Directional resolution of limited-angle multi-pinhole SPECT cameras

Small animal and clinical SPECT cameras based on multi-pinhole detector arrangements typically boast spatial resolutions of 1-2mm and 4mm respectively. However, directional variability of the local imaging capability within the field-of-view (FOV) can impact our ability to detect abnormalities. We aimed to demonstrate the dependence of resolution on object position and orientation within the FOV in a multi-pinhole configuration using a resolution model validated by maximum likelihood expectation maximization (MLEM) reconstructions. The local directional resolution model was based on the smallest angle of view to all pinholes with respect to the normal to the resolution direction. The test configuration was two arcs of 16 pinholes covering 150° in 10° intervals connected by 2 pinholes at each end totaling 36 pinholes. Pinholes were 45mm from the Z-axis, the focal length was 132mm, and detectors were 215mm×215mm leading to a ~28.5mm radius FOV. For validation, a simulated phantom of 3-disks (radius of 5.75mm, 0.75mm thick, and 1.5mm center-to-center spacing) was shifted to different positions in both the X- and Y-directions where differences in resolution were predicted by the theory. At each position the disks were oriented to align their normals with the X and Y-axes.
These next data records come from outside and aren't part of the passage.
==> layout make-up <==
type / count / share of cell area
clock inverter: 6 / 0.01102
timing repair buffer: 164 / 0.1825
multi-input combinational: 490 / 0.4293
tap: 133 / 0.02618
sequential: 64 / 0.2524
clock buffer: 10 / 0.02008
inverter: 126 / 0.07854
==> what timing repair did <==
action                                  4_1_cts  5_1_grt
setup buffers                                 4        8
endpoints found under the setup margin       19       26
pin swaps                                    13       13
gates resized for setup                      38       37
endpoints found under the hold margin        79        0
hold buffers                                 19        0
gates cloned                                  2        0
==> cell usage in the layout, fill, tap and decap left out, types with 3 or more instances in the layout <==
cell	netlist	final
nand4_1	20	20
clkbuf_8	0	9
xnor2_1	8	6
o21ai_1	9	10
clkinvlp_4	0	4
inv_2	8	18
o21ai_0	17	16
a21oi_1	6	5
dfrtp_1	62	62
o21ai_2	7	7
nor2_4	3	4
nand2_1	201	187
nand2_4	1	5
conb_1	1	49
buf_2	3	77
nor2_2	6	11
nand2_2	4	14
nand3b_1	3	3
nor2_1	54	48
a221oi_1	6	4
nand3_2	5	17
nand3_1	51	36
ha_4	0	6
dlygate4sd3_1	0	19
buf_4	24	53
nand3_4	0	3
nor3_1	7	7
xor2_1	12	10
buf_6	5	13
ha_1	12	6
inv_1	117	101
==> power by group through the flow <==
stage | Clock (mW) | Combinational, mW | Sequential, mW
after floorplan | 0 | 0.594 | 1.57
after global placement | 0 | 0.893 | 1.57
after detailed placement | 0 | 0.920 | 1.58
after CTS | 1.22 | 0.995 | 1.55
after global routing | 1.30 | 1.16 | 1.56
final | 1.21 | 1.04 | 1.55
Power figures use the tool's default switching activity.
$ cat config.mk
export PLATFORM = sky130hd
export DESIGN_NAME = dcnt_top
export DESIGN_NICKNAME = d
export VERILOG_FILES = /design/src/hw/dcnt_pkg.sv /design/src/hw/dcnt_ctr_if.sv /design/src/hw/dcnt_top.sv /design/src/hw/dcnt_ctr48.sv
export VERILOG_INCLUDE_DIRS = /design/src /design/src/hw
export SDC_FILE = /design/constraint.sdc
export NUM_CORES = 1
export LEC_CHECK = 0
export BUFFER_PORTS_ARGS = -buffer_cell sky130_fd_sc_hd__buf_2
export CELL_PAD_IN_SITES_DETAIL_PLACEMENT = 1
export CELL_PAD_IN_SITES_GLOBAL_PLACEMENT = 2
export CORE_ASPECT_RATIO = 1.5
export CORE_MARGIN = 1
export CORE_UTILIZATION = 25
export CTS_BUF_LIST = sky130_fd_sc_hd__clkbuf_4
export CTS_CLUSTER_SIZE = 28
export DETAILED_ROUTE_END_ITERATION = 16
export GPL_TIMING_DRIVEN = 0
export PLACE_DENSITY_LB_ADDON = 0.1
export RECOVER_POWER = 100
export SYNTH_ARGS = -nofsm -noshare
export SYNTH_HDL_FRONTEND = slang
export SYNTH_SLANG_ARGS = --single-unit
$ cat constraint.sdc
create_clock -name I_SYS_CLK -period 5.5 [get_ports I_SYS_CLK]
set_input_delay 1.1 -clock I_SYS_CLK [delete_from_list [all_inputs] [get_ports I_SYS_CLK]]
set_output_delay 1.1 -clock I_SYS_CLK [all_outputs]
set_load 0.02 [all_outputs]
Simulations using idealized pinholes were performed with noise-free forward projections without attenuation and scatter effects (256×256 pixels of 0.84mm×0.84mm in size) and forty iterations of MLEM reconstructions (128-cubed with 0.375mm-cubed voxel size). As predicted by the model, disks with the normal in the Y-direction were reconstructed with nearly uniform resolution at all positions along the X-axis of the FOV. The same was true for disks with the normal in the X-direction at various Y-positions. However, at many of those locations, the resolution behaved poorly when the disk phantom was rotated 90°. Overall, the analytical model and simulations reconstructed using MLEM demonstrated a strong dependence of resolution on position and orientation of an object within the FOV. The greatest resolution losses were observed for positions outside of the hemisphere enclosed by the pinhole array.